Dec 11, 2020
Thinking like an island: grower column
Michael Ableman

Every spring for the last 43 years I have followed the same routine.

I turn under green manure crops, spread compost, prepare fields and direct seed and transplant. The seeds and small plants that go into the ground are the product of months and sometimes years of propagation work, the compost made throughout the prior season, the complex crop rotation and field plans the result of a winter of careful thinking and consideration, the soils built and improved over decades. Before the first seed gets planted, many months and thousands of dollars have already been invested into a professional endeavor that requires decades to develop and perfect.

This past spring was different. I had to go through all the same motions as I always had, but this time for the first time. I am not alone, every farmer everywhere struggled with the same concerns.

Foxglove Farms produces grows a variety of vegetables, grains, legumes, hay and pasture and tree fruit. Photos: Michael Ableman

The Saturday market was temporarily closed, the Tuesday market was in question, and the restaurants on the island where I live and beyond that we sell to were shuttered. I support every and any effort to stem the spread of this disease, but as the weeks progressed there was food to harvest and people who needed it. Would it not be safer, with strict protocols in place, to purchase food directly from local farms in an outdoor space, than food from inside a store that has traveled long distances and been handled by many anonymous hands?

Thankfully many communities around North America determined that farmers provide an essential service, and that farmer’s markets should remain open.

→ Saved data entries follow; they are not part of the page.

[src/rtl/rtc_ctrl_if.sv]
// Host-side signal bundle for the time-of-day controller.
// The master side drives requests; the slave side (rtc_ctrl) returns time and status.
interface rtc_ctrl_if;
  logic       i_basetick;
  logic       i_run;
  logic       i_set_req;
  logic [4:0] i_set_hh;
  logic [5:0] i_set_mm;
  logic [5:0] i_set_ss;
  logic       i_alarm_wr;
  logic [4:0] i_alarm_hh;
  logic [5:0] i_alarm_mm;
  logic [5:0] i_alarm_ss;
  logic       i_alarm_en;
  logic       i_irq_ack;
  logic       o_timerenb;
  logic [4:0] o_hh;
  logic [5:0] o_mm;
  logic [5:0] o_ss;
  logic       o_sec_pulse;
  logic       o_set_ack;
  logic       o_set_err;
  logic       o_irq;

  modport master (
    output i_basetick, i_run, i_set_req, i_set_hh, i_set_mm, i_set_ss,
           i_alarm_wr, i_alarm_hh, i_alarm_mm, i_alarm_ss, i_alarm_en, i_irq_ack,
    input  o_timerenb, o_hh, o_mm, o_ss, o_sec_pulse, o_set_ack, o_set_err, o_irq
  );

  modport slave (
    input  i_basetick, i_run, i_set_req, i_set_hh, i_set_mm, i_set_ss,
           i_alarm_wr, i_alarm_hh, i_alarm_mm, i_alarm_ss, i_alarm_en, i_irq_ack,
    output o_timerenb, o_hh, o_mm, o_ss, o_sec_pulse, o_set_ack, o_set_err, o_irq
  );
endinterface

[src/rtl/rtc_ctrl.sv]
// Real-time-clock controller: STOP/RUN/LOAD sequencing, base-tick prescaler,
// hh:mm:ss counter with validated time load and a sticky alarm interrupt.
module rtc_ctrl #(
  parameter int unsigned TICKS_PER_SEC = 100
) (
  input  logic       i_sclk,
  input  logic       i_reset,
  rtc_ctrl_if.slave  bus
);

  localparam logic [7:0] PRESC_MAX = 8'(TICKS_PER_SEC - 1);

  typedef enum logic [1:0] {STOP = 2'd0, RUN = 2'd1, LOAD = 2'd2} state_t;

  state_t     state_reg, state_next;
  logic [7:0] presc_reg, presc_next;
  logic [4:0] hh_reg, hh_next, inc_hh, cap_hh_reg, alm_hh_reg;
  logic [5:0] mm_reg, mm_next, inc_mm, cap_mm_reg, alm_mm_reg;
  logic [5:0] ss_reg, ss_next, inc_ss, cap_ss_reg, alm_ss_reg;
  logic       sec_pulse_reg, set_ack_reg, set_err_reg, irq_reg;
  logic       timerenb, cap_valid, tick_run, sec_adv, load_ok, load_bad, time_match;

  always_ff @(posedge i_sclk) begin
    if (i_reset) state_reg <= STOP;
    else         state_reg <= state_next;
  end

  // A set request preempts everything; otherwise i_run alone picks RUN or STOP.
  always_comb begin
    state_next = state_reg;
    if (bus.i_set_req) begin
      state_next = LOAD;
    end else begin
      case (state_reg)
        STOP:    if (bus.i_run)  state_next = RUN;
        RUN:     if (!bus.i_run) state_next = STOP;
        LOAD:    state_next = bus.i_run ? RUN : STOP;
        default: state_next = STOP;
      endcase
    end
  end

  always_comb begin
    timerenb  = (state_reg == RUN);
    cap_valid = (cap_hh_reg <= 5'd23) && (cap_mm_reg <= 6'd59) && (cap_ss_reg <= 6'd59);
    tick_run  = (state_reg == RUN) && bus.i_basetick && !bus.i_set_req;
    sec_adv   = tick_run && (presc_reg == PRESC_MAX);
    load_ok   = (state_reg == LOAD) && cap_valid;
    load_bad  = (state_reg == LOAD) && !cap_valid;
  end

  always_comb begin
    inc_ss = (ss_reg == 6'd59) ? 6'd0 : ss_reg + 6'd1;
    inc_mm = mm_reg;
    inc_hh = hh_reg;
    if (ss_reg == 6'd59) begin
      inc_mm = (mm_reg == 6'd59) ? 6'd0 : mm_reg + 6'd1;
      if (mm_reg == 6'd59) inc_hh = (hh_reg == 5'd23) ? 5'd0 : hh_reg + 5'd1;
    end
  end

  // Match is evaluated against the value about to be written, so the irq edge
  // coincides with the time update and an idle clock never re-matches.
  always_comb begin
    presc_next = presc_reg;
    hh_next    = hh_reg;
    mm_next    = mm_reg;
    ss_next    = ss_reg;
    if (load_ok) begin
      presc_next = 8'd0;
      hh_next    = cap_hh_reg;
      mm_next    = cap_mm_reg;
      ss_next    = cap_ss_reg;
    end else if (tick_run) begin
      presc_next = sec_adv ? 8'd0 : presc_reg + 8'd1;
      if (sec_adv) begin
        hh_next = inc_hh;
        mm_next = inc_mm;
        ss_next = inc_ss;
      end
    end
    time_match = bus.i_alarm_en && (sec_adv || load_ok) &&
                 ({hh_next, mm_next, ss_next} == {alm_hh_reg, alm_mm_reg, alm_ss_reg});
  end

  always_ff @(posedge i_sclk) begin
    if (i_reset) begin
      presc_reg     <= 8'd0;
      hh_reg        <= 5'd0;
      mm_reg        <= 6'd0;
      ss_reg        <= 6'd0;
      cap_hh_reg    <= 5'd0;
      cap_mm_reg    <= 6'd0;
      cap_ss_reg    <= 6'd0;
      alm_hh_reg    <= 5'd0;
      alm_mm_reg    <= 6'd0;
      alm_ss_reg    <= 6'd0;
      sec_pulse_reg <= 1'b0;
      set_ack_reg   <= 1'b0;
      set_err_reg   <= 1'b0;
      irq_reg       <= 1'b0;
    end else begin
      presc_reg     <= presc_next;
      hh_reg        <= hh_next;
      mm_reg        <= mm_next;
      ss_reg        <= ss_next;
      if (bus.i_set_req) begin
        cap_hh_reg <= bus.i_set_hh;
        cap_mm_reg <= bus.i_set_mm;
        cap_ss_reg <= bus.i_set_ss;
      end
      if (bus.i_alarm_wr) begin
        alm_hh_reg <= bus.i_alarm_hh;
        alm_mm_reg <= bus.i_alarm_mm;
        alm_ss_reg <= bus.i_alarm_ss;
      end
      sec_pulse_reg <= sec_adv;
      set_ack_reg   <= load_ok;
      set_err_reg   <= load_bad;
      if (time_match)         irq_reg <= 1'b1;
      else if (bus.i_irq_ack) irq_reg <= 1'b0;
    end
  end

  assign bus.o_timerenb  = timerenb;
  assign bus.o_hh        = hh_reg;
  assign bus.o_mm        = mm_reg;
  assign bus.o_ss        = ss_reg;
  assign bus.o_sec_pulse = sec_pulse_reg;
  assign bus.o_set_ack   = set_ack_reg;
  assign bus.o_set_err   = set_err_reg;
  assign bus.o_irq       = irq_reg;

endmodule

[src/flat_wrapper.sv]
// flat-port wrapper written by rule: the top's interface ports become plain ports
module rtc_ctrl_flat 
#(
  parameter int unsigned TICKS_PER_SEC = 100
)
  (i_sclk, i_reset, bus_i_basetick, bus_i_run, bus_i_set_req, bus_i_set_hh, bus_i_set_mm, bus_i_set_ss, bus_i_alarm_wr, bus_i_alarm_hh, bus_i_alarm_mm, bus_i_alarm_ss, bus_i_alarm_en, bus_i_irq_ack, bus_o_timerenb, bus_o_hh, bus_o_mm, bus_o_ss, bus_o_sec_pulse, bus_o_set_ack, bus_o_set_err, bus_o_irq);
  rtc_ctrl_if bus_i ();
  input  logic i_sclk;
  input  logic i_reset;
  input wire logic [$bits(bus_i.i_basetick)-1:0] bus_i_basetick;
  input wire logic [$bits(bus_i.i_run)-1:0] bus_i_run;
  input wire logic [$bits(bus_i.i_set_req)-1:0] bus_i_set_req;
  input wire logic [$bits(bus_i.i_set_hh)-1:0] bus_i_set_hh;
  input wire logic [$bits(bus_i.i_set_mm)-1:0] bus_i_set_mm;
  input wire logic [$bits(bus_i.i_set_ss)-1:0] bus_i_set_ss;
  input wire logic [$bits(bus_i.i_alarm_wr)-1:0] bus_i_alarm_wr;
  input wire logic [$bits(bus_i.i_alarm_hh)-1:0] bus_i_alarm_hh;
  input wire logic [$bits(bus_i.i_alarm_mm)-1:0] bus_i_alarm_mm;
  input wire logic [$bits(bus_i.i_alarm_ss)-1:0] bus_i_alarm_ss;
  input wire logic [$bits(bus_i.i_alarm_en)-1:0] bus_i_alarm_en;
  input wire logic [$bits(bus_i.i_irq_ack)-1:0] bus_i_irq_ack;
  output wire logic [$bits(bus_i.o_timerenb)-1:0] bus_o_timerenb;
  output wire logic [$bits(bus_i.o_hh)-1:0] bus_o_hh;
  output wire logic [$bits(bus_i.o_mm)-1:0] bus_o_mm;
  output wire logic [$bits(bus_i.o_ss)-1:0] bus_o_ss;
  output wire logic [$bits(bus_i.o_sec_pulse)-1:0] bus_o_sec_pulse;
  output wire logic [$bits(bus_i.o_set_ack)-1:0] bus_o_set_ack;
  output wire logic [$bits(bus_i.o_set_err)-1:0] bus_o_set_err;
  output wire logic [$bits(bus_i.o_irq)-1:0] bus_o_irq;
  assign bus_i.i_basetick = bus_i_basetick;
  assign bus_i.i_run = bus_i_run;
  assign bus_i.i_set_req = bus_i_set_req;
  assign bus_i.i_set_hh = bus_i_set_hh;
  assign bus_i.i_set_mm = bus_i_set_mm;
  assign bus_i.i_set_ss = bus_i_set_ss;
  assign bus_i.i_alarm_wr = bus_i_alarm_wr;
  assign bus_i.i_alarm_hh = bus_i_alarm_hh;
  assign bus_i.i_alarm_mm = bus_i_alarm_mm;
  assign bus_i.i_alarm_ss = bus_i_alarm_ss;
  assign bus_i.i_alarm_en = bus_i_alarm_en;
  assign bus_i.i_irq_ack = bus_i_irq_ack;
  assign bus_o_timerenb = bus_i.o_timerenb;
  assign bus_o_hh = bus_i.o_hh;
  assign bus_o_mm = bus_i.o_mm;
  assign bus_o_ss = bus_i.o_ss;
  assign bus_o_sec_pulse = bus_i.o_sec_pulse;
  assign bus_o_set_ack = bus_i.o_set_ack;
  assign bus_o_set_err = bus_i.o_set_err;
  assign bus_o_irq = bus_i.o_irq;
  rtc_ctrl #(.TICKS_PER_SEC(TICKS_PER_SEC)) u_core (.i_sclk(i_sclk), .i_reset(i_reset), .bus(bus_i));
endmodule
[config.mk]
export PLATFORM = sky130hd
export DESIGN_NAME = rtc_ctrl_flat
export DESIGN_NICKNAME = d
export VERILOG_FILES = /design/src/rtl/rtc_ctrl_if.sv /design/src/rtl/rtc_ctrl.sv /design/src/flat_wrapper.sv
export SDC_FILE = /design/constraint.sdc
export NUM_CORES = 1
export LEC_CHECK = 0
export CAP_MARGIN = 20
export CORE_ASPECT_RATIO = 2
export CORE_MARGIN = 1.5
export CORE_UTILIZATION = 53
export CTS_CLUSTER_DIAMETER = 80
export DETAILED_ROUTE_END_ITERATION = 10
export PLACE_DENSITY = 0.85
export SETUP_SLACK_MARGIN = 0.1
export SLEW_MARGIN = 20
export SYNTH_ARGS = -nofsm -noshare
export SYNTH_HDL_FRONTEND = slang
export SYNTH_SLANG_ARGS = --single-unit
[constraint.sdc]
create_clock -name i_sclk -period 3.3 [get_ports i_sclk]
set_clock_uncertainty 0.1 [all_clocks]
set_input_delay 0.33 -clock i_sclk [delete_from_list [all_inputs] [get_ports i_sclk]]
set_output_delay 0.33 -clock i_sclk [all_outputs]
set_load 0.1 [all_outputs]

Most of my farming colleagues continued to put in the long hours to do the work we love and plant food for the community. Many of us were asking ourselves a simple question – how can we safely and most responsibly feed our community? Some farmers were providing food boxes on a subscription basis, others were selling to their immediate neighbors, we offered both home delivery and a “drive-thru” pick up option at our farm.

The response was overwhelming. People understood that the food distribution system can experience disruptions and those farmers who cater to their local regions are recognized as critical to the health and survival of their communities.

Humans have an uncanny ability to respond creatively to an emergency. There is historic precedent for this. Look at how people come together after an earthquake, flood, or hurricane. When everyday reality is suspended we do what is necessary to survive and to help others as well.

In 1989, the island of Cuba faced mass starvation, the result of having lost access to food and agricultural supplies from the former Soviet Union. Cuba responded by creating a world-class model of urban and rural agriculture based on low-input systems. But the Cubans did not green their agricultural system because it was the right thing to do, they did it because they had to.

None of us know for sure how long this crisis will last, but we do know we all have to eat, and now more than ever we all need to eat well.

It may be that the current pandemic has provided us with an opportunity to create a food system that truly reflects who we are, where we live, and the reality that we may no longer be able to rely on the industrial food system that still supplies the majority of our food. Where I live is an island, we are all now being asked to think like one.

The financial impacts of all of this will go on long after the disease has diminished. This year there may be more people who simply cannot afford to access fresh food. The responsibility for this, for making sure that everyone has a place at the table, belongs to all of us, not just the tiny percentage of our population we call farmers. This too can be an opportunity.

farming
The COVID-19 pandemic has placed agriculture in a new light for many.

Each morning when I walked my fields observing, making lists, checking newly planted crops. These walks revealed new leaves unfurling, soil lifting and cracking exposing green pea knuckles, flower jackets slipping off freshly formed fuzzy apple babies, small fleeting gifts like drops of dew on taught squeaky cabbages reflecting the light of the world. But my heart and mind were also consumed by the suffering I see in the broader world around me, by the internal collision between our human predicament and the audible sigh of relief I can hear from our Mother Earth as the world pauses and the constant assault, the extraction and pollution, the grabbing and grasping, have been forced to just stop.

We may feel paralyzed when faced with the enormity of our modern dilemma, but we have enormous power in and around the places where we live. This is our time to come back home, to support all those who are re-imagining and replanting our world – one seed, one farm, one meal, one individual at a time.


Michael Ableman owns Foxglove Farms in Salt Spring Island, British Columbia and is the author of five books.